Listening to Ashcroft mouthing Lincoln's words, with clumsy interpolations to wrench them into this new context, makes me want to scream.
The speech ends and the hall quickly clears. Ashcroft goes out to do his one-on-ones with the television reporters. I see the agitated man again. He seems to be looking for Ashcroft, and he doesn't look happy. He's not standing quietly with the rest of the gaggle.
After about 15 minutes, an Ashcroft aide tells us that he is on the way. "Give him some room," he barks. Then Ashcroft is upon us and his hand is in mine.
"Uh, hi," I say.
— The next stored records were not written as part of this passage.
[src/rtl/sie_pkg.sv]
// sie_pkg: shared SIE transmit/receive constants (word width, idle line level)
package sie_pkg;
  localparam int DATA_W = 8;
  localparam logic IDLE_BIT = 1'b0;
endpackage

[src/rtl/piso_block.sv]
// piso_block: byte PISO, LOAD captures Parallel_ip, Serial_op shifts out one bit per CLOCK (RST async active-low)
module piso_block #(
  parameter int DATA_W = sie_pkg::DATA_W,
  parameter int LSB_FIRST = 1,
  parameter logic IDLE_BIT = sie_pkg::IDLE_BIT
) (
  input  logic [DATA_W-1:0] Parallel_ip,
  input  logic              CLOCK,
  input  logic              LOAD,
  input  logic              RST,
  output logic              Serial_op
);
  localparam int CW = $clog2(DATA_W) + 1;
  logic [DATA_W-1:0] sreg_q, sreg_d, load_rem, shift_rem;
  logic [CW-1:0] cnt_q, cnt_d;
  logic out_q, out_d, load_first, next_bit;
  assign load_first = LSB_FIRST != 0 ? Parallel_ip[0] : Parallel_ip[DATA_W-1];
  assign load_rem   = LSB_FIRST != 0 ? {IDLE_BIT, Parallel_ip[DATA_W-1:1]} : {Parallel_ip[DATA_W-2:0], IDLE_BIT};
  assign next_bit   = LSB_FIRST != 0 ? sreg_q[0] : sreg_q[DATA_W-1];
  assign shift_rem  = LSB_FIRST != 0 ? {IDLE_BIT, sreg_q[DATA_W-1:1]} : {sreg_q[DATA_W-2:0], IDLE_BIT};
  always_comb begin
    sreg_d = sreg_q;
    cnt_d  = cnt_q;
    out_d  = IDLE_BIT;
    if (LOAD) begin
      out_d  = load_first;
      sreg_d = load_rem;
      cnt_d  = CW'(DATA_W - 1);
    end else if (cnt_q != '0) begin
      out_d  = next_bit;
      sreg_d = shift_rem;
      cnt_d  = cnt_q - 1'b1;
    end
  end
  always_ff @(posedge CLOCK or negedge RST) begin
    if (!RST) begin
      sreg_q <= '0;
      cnt_q  <= '0;
      out_q  <= IDLE_BIT;
    end else begin
      sreg_q <= sreg_d;
      cnt_q  <= cnt_d;
      out_q  <= out_d;
    end
  end
  assign Serial_op = out_q;
endmodule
Ashcroft's hand moves into one that belongs to the agitated man who has suddenly slipped behind me.
"Ah, you again," Ashcroft says.
"Here I am, your stalker," the man replies in a game attempt at jollity.
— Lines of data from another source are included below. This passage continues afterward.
### src/rtl/fetch_unit.sv
// Instruction fetch: one outstanding request, 2-entry {pc, instr} queue.
// Optional retired-fetch counter under `FETCH_PERF_CNT_EN.
module fetch_unit #(
  parameter logic [31:0] RESET_PC = 32'h0000_0000
) (
  input  logic        clk,
  input  logic        rst_n,
  output logic        imem_req,
  output logic [31:0] imem_addr,
  input  logic        imem_rvalid,
  input  logic [31:0] imem_rdata,
  output logic [31:0] ir,
  output logic [31:0] ir_pc,
  output logic        ir_valid,
  input  logic        ir_ready,
  input  logic        redirect,
  input  logic [31:0] redirect_pc
`ifdef FETCH_PERF_CNT_EN
  ,
  output logic [31:0] perf_fetched
`endif
);

  localparam logic [31:0] NOP = 32'h0000_0013;

  typedef enum logic [1:0] {
    S_IDLE,
    S_WAIT,
    S_WAIT_DROP
  } state_e;

  state_e      state_q;
  logic [31:0] pc_q;
  logic [31:0] req_pc_q;
  logic [31:0] pc0_q, pc0_d;
  logic [31:0] pc1_q, pc1_d;
  logic [31:0] ins0_q, ins0_d;
  logic [31:0] ins1_q, ins1_d;
  logic [1:0]  count_q, count_d;

  logic [31:0] rd_pc;
  logic        issue;
  logic        push;
  logic        pop;

  assign rd_pc = {redirect_pc[31:2], 2'b00};

  // A request only leaves from IDLE with a free slot left for its reply;
  // rst_n gates it so nothing is requested while reset is held.
  assign issue = rst_n
              && (state_q == S_IDLE)
              && !redirect
              && (count_q != 2'd2);

  assign push = (state_q == S_WAIT) && imem_rvalid && !redirect;
  assign pop  = ir_valid && ir_ready && !redirect;

  assign imem_req  = issue;
  assign imem_addr = issue ? pc_q : 32'h0;

  assign ir_valid = (count_q != 2'd0);
  assign ir       = ir_valid ? ins0_q : NOP;
  assign ir_pc    = pc0_q;

  // Request FSM: tracks the single outstanding fetch and drops stale replies.
  always_ff @(posedge clk or negedge rst_n) begin
    if (!rst_n) begin
      state_q  <= S_IDLE;
      pc_q     <= RESET_PC;
      req_pc_q <= 32'h0;
    end else begin
      case (state_q)
        S_IDLE: begin
          if (redirect) begin
            pc_q <= rd_pc;
          end else if (issue) begin
            state_q  <= S_WAIT;
            req_pc_q <= pc_q;
            pc_q     <= pc_q + 32'd4;
          end
        end
        S_WAIT: begin
          if (redirect) begin
            pc_q    <= rd_pc;
            state_q <= imem_rvalid ? S_IDLE : S_WAIT_DROP;
          end else if (imem_rvalid) begin
            state_q <= S_IDLE;
          end
        end
        S_WAIT_DROP: begin
          if (redirect) begin
            pc_q <= rd_pc;
          end
          // The stale reply retires the drop even if a redirect coincides.
          if (imem_rvalid) begin
            state_q <= S_IDLE;
          end
        end
        default: state_q <= S_IDLE;
      endcase
    end
  end

  // Shift queue next state: entry 0 is always the head shown on ir.
  always_comb begin
    pc0_d   = pc0_q;
    pc1_d   = pc1_q;
    ins0_d  = ins0_q;
    ins1_d  = ins1_q;
    count_d = count_q;
    if (redirect) begin
      count_d = 2'd0;
    end else begin
      unique case ({push, pop})
        2'b10: begin
          if (count_q == 2'd0) begin
            pc0_d  = req_pc_q;
            ins0_d = imem_rdata;
          end else begin
            pc1_d  = req_pc_q;
            ins1_d = imem_rdata;
          end
          count_d = count_q + 2'd1;
        end
        2'b01: begin
          pc0_d   = pc1_q;
          ins0_d  = ins1_q;
          count_d = count_q - 2'd1;
        end
        2'b11: begin
          if (count_q == 2'd1) begin
            pc0_d  = req_pc_q;
            ins0_d = imem_rdata;
          end else begin
            pc0_d  = pc1_q;
            ins0_d = ins1_q;
            pc1_d  = req_pc_q;
            ins1_d = imem_rdata;
          end
        end
        default: ;
      endcase
    end
  end

  // Queue storage and occupancy.
  always_ff @(posedge clk or negedge rst_n) begin
    if (!rst_n) begin
      pc0_q   <= 32'h0;
      pc1_q   <= 32'h0;
      ins0_q  <= NOP;
      ins1_q  <= NOP;
      count_q <= 2'd0;
    end else begin
      pc0_q   <= pc0_d;
      pc1_q   <= pc1_d;
      ins0_q  <= ins0_d;
      ins1_q  <= ins1_d;
      count_q <= count_d;
    end
  end

`ifdef FETCH_PERF_CNT_EN
  logic [31:0] perf_q;

  // Count every handshake the consumer completes.
  always_ff @(posedge clk or negedge rst_n) begin
    if (!rst_n) begin
      perf_q <= 32'h0;
    end else if (ir_valid && ir_ready) begin
      perf_q <= perf_q + 32'd1;
    end
  end

  assign perf_fetched = perf_q;
`endif

endmodule

### config.mk
export PLATFORM = sky130hd
export DESIGN_NAME = fetch_unit
export DESIGN_NICKNAME = d
export VERILOG_FILES = /design/src/rtl/fetch_unit.sv
export SDC_FILE = /design/constraint.sdc
export NUM_CORES = 1
export LEC_CHECK = 0
export BUFFER_PORTS_ARGS = -buffer_cell sky130_fd_sc_hd__buf_2
export CORE_AREA = 3 3 139 141
export DETAILED_ROUTE_END_ITERATION = 6
export DIE_AREA = 0 0 142 144
export MAX_ROUTING_LAYER = met4
export PLACE_DENSITY = 0.72
export RECOVER_POWER = 25
export SETUP_SLACK_MARGIN = 0.15
export SLEW_MARGIN = 25
export SYNTH_ARGS = -nofsm -noshare
export SYNTH_HDL_FRONTEND = slang
export SYNTH_SLANG_ARGS = --single-unit
export TNS_END_PERCENT = 20
### constraint.sdc
create_clock -name clk -period 2.55 [get_ports clk]
set_input_delay 0.51 -clock clk [delete_from_list [all_inputs] [get_ports clk]]
set_output_delay 0.51 -clock clk [all_outputs]
set_load 0.01 [all_outputs]
==> impl_metrics.tcl <==
set metrics [dict create \
    coreArea_um2 18090 \
    vdd_drop_max_uv 588.2 \
    min_path_type "primary input to register" \
    p_per_area_nw_per_um2 1245 \
    ys_top_cells_by_area "dfrtp_1 (51%), mux2_2 (7.7%), mux2i_1 (7.1%)" \
    crit_end "imem_addr[13]" \
    r2r-end "pc_q[20]" \
    required_ns 2.04 \
    final.min_clock_period_ns 2.382 \
    reg2reg_depth 7 \
    critPathLaunchType "register" \
    grt_setup_unrepaired "true" \
    status "finished clean" \
    max_slew_margin_pct 39.35 \
    max_stage_delay_ns 0.43 \
    place_congestion 0.9046 \
    ctsHtreeMaxLevel 4 \
    async_reset_ff_share_pct 100.0 \
    worstReg2RegStart "count_q[1]" \
    clock_path_buffers 2 \
    synth_area_per_cell_um2 10.81 \
    overflow 0 \
    setup_viol 0 \
    die-area_um2 20450 \
    yosysSeqAreaShare_pct 52.52 \
    crit_arrival_ns 1.87 \
    fp-row-count 49 \
    finalHoldViolations 0 \
    leakage_uw 0.005673 \
    yosysWarningCount 0 \
    path_clk_slew_ns 0.07 \
    r2r_slack_ns 0.31 \
    grt_pass1_wl_um 35850 \
    clockRootBuffer "clkbuf_16" \
    post-route-drc-count 0 \
    ant_nets 0 \
    post-route-period-util_pct 93.42 \
    dieHeight_um 144 \
    layout.nets 1079 \
    ys.flop_type "dfrtp_1" \
    grt_max_degree 120 \
    yosysMostFrequentCell "dfrtp_1" \
    finClkSkew_ns 0.009325 \
    antenna_found_initial 0 \
    syn2layout_area_growth_pct 25.36 \
    crit_top_cell "nand2b_4" \
    ios 167 \
    synth.distinct_cells 62 \
    setup_tns_ns 0 \
    antennaDiodeCount 0 \
    maxCapViolations 0 \
    hpwl_um 14680 \
    cpMaxStageDelayCell "dfrtp_1" \
    track_usage_pct 22.67 \
    critPathCaptureType "primary output" \
    syn_inst 834 \
    netlist_area_um2 9019 \
    max_freq_ghz 0.4198 \
    netlist.area_leader.share_pct 50.78 \
    critPathMaxFanout 8 \
    drive_gt1_share_pct 35.57 \
    crit_start "count_q[1]" \
    synth_edf_count 0 \
    insertion_delay_ns 0.43 \
    port_buffers 162 \
    cp_cell_sequence "ha_4 -> nand2b_4 -> nand2b_4 -> buf_6 -> inv_8 -> and2_4 -> buf_2" \
    die_w_um 142 \
    grt_pass1_vias 6782 \
    vias_per_cell 5.629 \
    first_iter_violations 487 \
    clock_sinks 189 \
    wl_per_cell_um 18.00 \
    drtPass1Iterations 5 \
    tightestPinTransition_ns 0.9098 \
    numCtsBuffers 17 \
    critPathKind "register to primary output" \
    holdWs_ns 0.3178 \
    synth_largest_area_cell "dfrtp_1" \
    wl_um 22390 \
    cts_tree "done" \
    initial_core_util_pct 49.87 \
    ys_ff_latch 189 \
    synth_commonest_cells "dfrtp_1 (183), nor2_1 (85), a21oi_1 (79)" \
    final_max_slew_viol_count 0 \
    vias 7003 \
]
[critical path, delay by kind of cell, from the launching register on]
family                     cells  cell delay, ns
adders and majority gates      1            0.17
buffers and inverters          3            0.35
DFF                            1            0.43
and+or+nand+nor                3            0.48
[report_power, final]
| part | internal (uW) | total [uW] | switching (uW) |
|---|---|---|---|
| clock network | 1410 | 2660 | 1250 |
| registers | 4430 | 5440 | 1010 |
| logic | 2910 | 5980 | 3070 |
| total | 8750 | 14100 | 5330 |
[registers in the layout, summed over array words and instances, names as in the netlist]
register / cells
ir_pc: 31
ins0_q: 32
pc_q: 30
state_q: 2
count_q: 2
req_pc_q: 30
pc1_q: 30
ins1_q: 32
[per-stage QoR]
stage | util [%] | instances | power, uW | worst slack, ns | cell area [um^2]
after floorplan | - | 835 | 8892 | 0.2231 | 9022
after global placement | 56.36 | 1187 | 10720 | 0.2134 | 10190
after detailed placement | 56.36 | 1187 | 10890 | 0.1722 | 10190
after CTS | 61.57 | 1235 | 13980 | 0.1472 | 11140
after global routing | 62.51 | 1244 | 15070 | 0.08901 | 11310
final | 62.51 | 1244 | 14080 | 0.1677 | 11310
[layer usage]
metal | GRT usage [%] | part of all wire [%] | wire (um)
met5 | - | 0 | 0
met4 | 7.273 | 2.4 | 548
met3 | 4.101 | 5.4 | 1207
met2 | 34.53 | 46 | 10360
met1 | 31.09 | 46 | 10280
[cell type report]
class	count	area (um^2)
Clock inverter	14	150.1
Tap cell	229	286.5
Timing Repair inverter	2	27.53
Multi-Input combinational cell	571	4110
Sequential cell	189	4737
Clock buffer	18	439.2
Timing Repair Buffer	212	1514
Fill cell	1464	6780
Inverter	9	41.29
[placed cells by master (no fill, tap or decap), drive strengths merged, types with 4 or more instances in the layout]
master and count:
a2111oi 4, a211oi 8, a21o 30, a21oi 79
a311oi 4, a31oi 4, a32oi 8, and2 31
and3 7, and4 7, buf 210, clkbuf 19
dfrtp 183, dfstp 6, ha 8, inv 18
mux2 62, mux2i 64, nand2 21, nand3 19
nand4 14, nor2 85, nor2b 32, nor3 5
nor4 4, o211ai 4, o21ai 14, o22ai 5
or2 4, or3 7
[worst min-delay path by stage]
stage | startpoint | end | slack, ns | cells after the start
2_1_floorplan | rst_n | count_q[0] | 0.21 | 0
3_3_place_gp | req_pc_q[16] | req_pc_q[16] | 0.48 | 1
3_5_place_dp | ins0_q[0] | ins0_q[0] | 0.49 | 2
4_1_cts | rst_n | ins1_q[30] | 0.25 | 2
5_1_grt | imem_rdata[10] | ins1_q[10] | 0.31 | 2
6_report | imem_rdata[7] | ins1_q[7] | 0.32 | 2
[timing repair]
item	4_1_cts	5_1_grt
setup buffers	13	9
gates resized for setup	57	23
hold endpoints to repair	0	0
hold buffers	0	0
cloned	3	0
pin swaps	0	2
setup endpoints to repair	34	34
[logic make-up (layout without fill, tap and decap cells)]
family | after synthesis | in the layout | synth area share (%)
adder cells (fa/ha/maj) | 8 | 8 | 1.110
AND/OR/NAND/NOR | 245 | 245 | 14.21
buffers and inverters | 75 | 255 | 3.441
AO/OA/AOI/OAI | 188 | 188 | 13.64
other | 1 | 2 | 0.04158
multiplexers | 126 | 126 | 14.84
XOR/XNOR | 2 | 2 | 0.1943
flip-flops | 189 | 189 | 52.52
(Power assumes the default switching activity.)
The gaggle begins, and it's lucky we get any time at all; in other cities, Ashcroft has flatly refused to talk to the print media. But it quickly becomes apparent the interview will be very brief and Ashcroft will stay firmly on-message. The stalker is getting antsy, and Ashcroft's aides are obviously shutting him out. "Eric, we're going to talk to local reporters first," a female aide says.
"Eric" turns out to be Eric Lichtblau of The New York Times. On Monday, his markedly hostile account of Ashcroft's tour would appear without the benefit of a single interview quote from the attorney general. My image of a Times reporter--Jayson Blair notwithstanding--is a mild, bespectacled scribe, and it's something of a revelation to discover that they've assigned such an attack dog to Ashcroft. It makes me want to earmark my $23 monthly subscription fee to the maintainence of the hard-working Lichtblau's dry-cleaning bills. The press conference is drawing to a close and Lichtblau is getting louder. Ashcroft's aide spots me. My turn.
"Uh, Mr. Attorney General, a year ago my paper published a story that got a lot of attention," I say. My voice is shaking and my throat is starting to constrict. I'm afraid of cops, you see, and the nation's top law enforcement officer is looking at me with narrowing eyes.
I avert my gaze and charge. "A high school student was investigated by police officers who allowed themselves to be taken for FBI agents, because of comments on her Web site," I say. I'm looking at him, and he's looking at me. Coldly. Before I can phrase my question in the form of a question, Ashcroft turns to the other reporters and denies any knowledge of the case. He turns back to me with a glare of pure hate. It feels good.
The gaggle is over and Ashcroft splits. Eric Lichtblau is still running after him.